Local council votes to live in fantasy world
Hackney Council yesterday voted to live in a world where Boris is not PM. and everything is just fine and dandy.
A statement from the council read: “Following several important town hall meetings; we decided as a council that the world is fucked. Some of the contributing factors to this being, the pending no-deal Brexit, the likelihood of climate armageddon and the state of global politics. To address this, we’ve decided to create our own fantasy world where everything is great”.
Herman Mazeltov, Labour leader of the council, told us “We live in a post-truth world anyway where politicians make everything up.
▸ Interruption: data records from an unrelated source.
Context: an optimization exercise on an open-source flow, tuned for small area, a short achievable clock period and few clock cycles. The choices shown serve that exercise and are no tape-out recipe.

// euclidean_distance_unit
module euclidean_distance_unit
(
    input  logic                              clk,
    input  logic                              rst_n,
    input  logic                              s_axis_tvalid,
    output logic                              s_axis_tready,
    input  logic [edu_pkg::TDATA_IN_W-1:0]    s_axis_tdata,
    input  logic                              s_axis_tlast,
    output logic                              m_axis_tvalid,
    input  logic                              m_axis_tready,
    output logic [edu_pkg::TDATA_OUT_W-1:0]   m_axis_tdata,
    output logic                              m_axis_tuser
);
For scale: roughly 2000 cells after synthesis, roughly 64 I/O pins.
==> module euclidean_distance_unit, before the edit <==
module euclidean_distance_unit
(
    input  logic                              clk,
    input  logic                              rst_n,
    input  logic                              s_axis_tvalid,
    output logic                              s_axis_tready,
    input  logic [edu_pkg::TDATA_IN_W-1:0]    s_axis_tdata,
    input  logic                              s_axis_tlast,
    output logic                              m_axis_tvalid,
    input  logic                              m_axis_tready,
    output logic [edu_pkg::TDATA_OUT_W-1:0]   m_axis_tdata,
    output logic                              m_axis_tuser
);
    localparam int EW    = edu_pkg::ELEM_W;
    localparam int AW    = edu_pkg::ACC_W;
    localparam int LW    = edu_pkg::LO_W;
    localparam int HW    = edu_pkg::HI_W;
    localparam int RW    = edu_pkg::ROOT_W;
    localparam int MW    = edu_pkg::REM_W;
    localparam int FB    = 4;                    
    localparam int RADW  = AW - 2 * FB;          
    localparam int STEPS = RW - FB;              
    localparam int TW    = LW + 2;               
    logic              rdy_reg;
    logic              accept;
    logic [EW:0]       diff;
    logic [EW:0]       da_reg;
    logic              va_reg, lasta_reg;
    assign accept = s_axis_tvalid && rdy_reg;
    assign diff   = {s_axis_tdata[EW-1], s_axis_tdata[EW-1:0]}
                  - {s_axis_tdata[2*EW-1], s_axis_tdata[2*EW-1:EW]};
    always_ff @(posedge clk)
    begin
        da_reg    <= diff;
        lasta_reg <= s_axis_tlast;
    end
    logic [TW-1:0]     row_s, row_c;
    logic [TW-1:0]     rsb_reg, rcb_reg;
    logic              vb_reg, lastb_reg;
    edu_sq_tree u_sq
    (
        .d     (da_reg),
        .row_s (row_s),
        .row_c (row_c)
    );
    always_ff @(posedge clk)
    begin
        rsb_reg   <= row_s;
        rcb_reg   <= row_c;
        lastb_reg <= lasta_reg;
    end
    logic [TW-1:0]     sq;
    logic [LW:0]       sqq_reg;
    logic              vq_reg, lastq_reg;
    assign sq = rsb_reg + rcb_reg;
    always_ff @(posedge clk)
    begin
        sqq_reg   <= vb_reg ? sq[LW:0] : '0;
        lastq_reg <= lastb_reg;
    end
    logic [LW-1:0]     lo_reg;
    logic [HW-1:0]     hi_reg;
    logic              cy_reg, ovf_reg;
    logic              first_reg;    
    logic              clr_reg;      
    logic              full_reg;     
    logic [LW:0]       lo_sum;
    logic [HW:0]       hi_inc;
    logic              load;
    assign lo_sum = {1'b0, clr_reg ? '0 : lo_reg} + sqq_reg;
    always_comb
    begin
        for (int i = 0; i < HW; i++)
            hi_inc[i] = hi_reg[i] ^ (cy_reg && ((hi_reg & HW'((1 << i) - 1)) == HW'((1 << i) - 1)));
        hi_inc[HW] = cy_reg && (&hi_reg);
    end
    always_ff @(posedge clk)
        clr_reg <= vb_reg && (vq_reg ? lastq_reg : first_reg);
    always_ff @(posedge clk)
    begin
        lo_reg  <= lo_sum[LW-1:0];
        cy_reg  <= lo_sum[LW];
        hi_reg  <= clr_reg ? '0 : hi_inc[HW-1:0];
        ovf_reg <= clr_reg ? 1'b0 : (ovf_reg || hi_inc[HW]);
    end
    logic              busy_reg, valid_reg, sat_reg;
    logic [4:0]        cnt_reg;
    logic [RADW-1:0]   rad_reg;
    logic [MW-1:0]     rem_reg;
    logic [RW-1:0]     root_reg;
    logic [AW-1:0]     sum_c;        
    logic              sat_c;
    logic [FB-1:0]     root_t;
    logic [FB:0]       rem_t;
    logic              free, finish;
    logic [MW+1:0]     rs, dd;
    logic              fit;
    logic              bufv_reg, bsat_reg, move;
    logic [AW-1:0]     bsum_reg;
    assign move = full_reg && (!bufv_reg || load);
    always_ff @(posedge clk)
    begin
        if (move)
        begin
            bsum_reg <= {hi_inc[HW-1:0], lo_reg};
            bsat_reg <= ovf_reg || hi_inc[HW];
        end
    end
    assign sum_c = bsum_reg;
    assign sat_c = bsat_reg;
    edu_root_top u_top
    (
        .x    (sum_c[AW-1 -: 2*FB]),
        .root (root_t),
        .rem  (rem_t)
    );
    assign rs  = {rem_reg, rad_reg[RADW-1 -: 2]};
    assign dd  = rs - (MW+2)'({root_reg, 2'b01});
    assign fit = !dd[MW+1] || sat_reg;
    assign free   = (!busy_reg && !valid_reg) || (valid_reg && m_axis_tready);
    assign load   = bufv_reg && free;
    assign finish = busy_reg && (cnt_reg == '0);
    always_ff @(posedge clk)
    begin
        if (load)
        begin
            rad_reg  <= sum_c[RADW-1:0];
            rem_reg  <= MW'(rem_t);
            root_reg <= RW'(root_t | {FB{sat_c}});
            sat_reg  <= sat_c;
        end
        else
        begin
            rad_reg  <= {rad_reg[RADW-3:0], 2'b00};
            rem_reg  <= fit ? dd[MW-1:0] : rs[MW-1:0];
            if (busy_reg)
                root_reg <= {root_reg[RW-2:0], fit};
        end
    end
    logic [2:0] pend;
    logic       idle_next;
    assign pend = 3'((bufv_reg && !load) || move) + 3'(full_reg && !move) + 3'(vq_reg && lastq_reg) + 3'(vb_reg && lastb_reg)
                + 3'(va_reg && lasta_reg) + 3'(accept && s_axis_tlast);
    assign idle_next = !load && !(busy_reg && !finish)
                    && !(finish || (valid_reg && !m_axis_tready));
    always_ff @(posedge clk or negedge rst_n)
    begin
        if (!rst_n)
        begin
            rdy_reg   <= 1'b0;
            va_reg    <= 1'b0;
            vb_reg    <= 1'b0;
            vq_reg    <= 1'b0;
            first_reg <= 1'b1;
            full_reg  <= 1'b0;
            bufv_reg  <= 1'b0;
            busy_reg  <= 1'b0;
            valid_reg <= 1'b0;
            cnt_reg   <= '0;
        end
        else
        begin
            rdy_reg   <= (pend <= 3'd1) || ((pend == 3'd2) && idle_next);
            va_reg    <= accept;
            vb_reg    <= va_reg;
            vq_reg    <= vb_reg;
            if (vq_reg)
                first_reg <= lastq_reg;
            full_reg  <= (full_reg && !move) || (vq_reg && lastq_reg);
            bufv_reg  <= (bufv_reg && !load) || move;
            if (load)
            begin
                busy_reg <= 1'b1;
                cnt_reg  <= 5'(STEPS - 1);
            end
            else if (busy_reg)
            begin
                cnt_reg  <= cnt_reg - 1'b1;
                if (finish)
                    busy_reg <= 1'b0;
            end
            if (finish)
                valid_reg <= 1'b1;
            else if (m_axis_tready)
                valid_reg <= 1'b0;
        end
    end
    assign s_axis_tready = rdy_reg;
    assign m_axis_tvalid = valid_reg;
    assign m_axis_tdata  = edu_pkg::TDATA_OUT_W'(root_reg);
    assign m_axis_tuser  = sat_reg;
endmodule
We may as well pretend everything is how we’d like it.”
To make the fantasy more convincing, everyone in Hackney has agreed to accept the same shared fantasy.
David Hasselon, a resident of Hackney, told us. “I’m so pleased that Obama was elected world president and that all fossil fuels will be eliminated by 2022 around the world.
Sheila Shoreditch from Dalston was happy with the way West Ham had started their new season. She told us: “10 wins out of 10, it looks like we finally have a shot at winning the league.”
Ronald David, regular at the Games Workshop on Hackney High Road, was especially excited “I got laid four times last week” he told us. Hackney council confirmed to us that this was not part of the fantasy and that Ronald would not be getting laid any time soon in any alternate reality.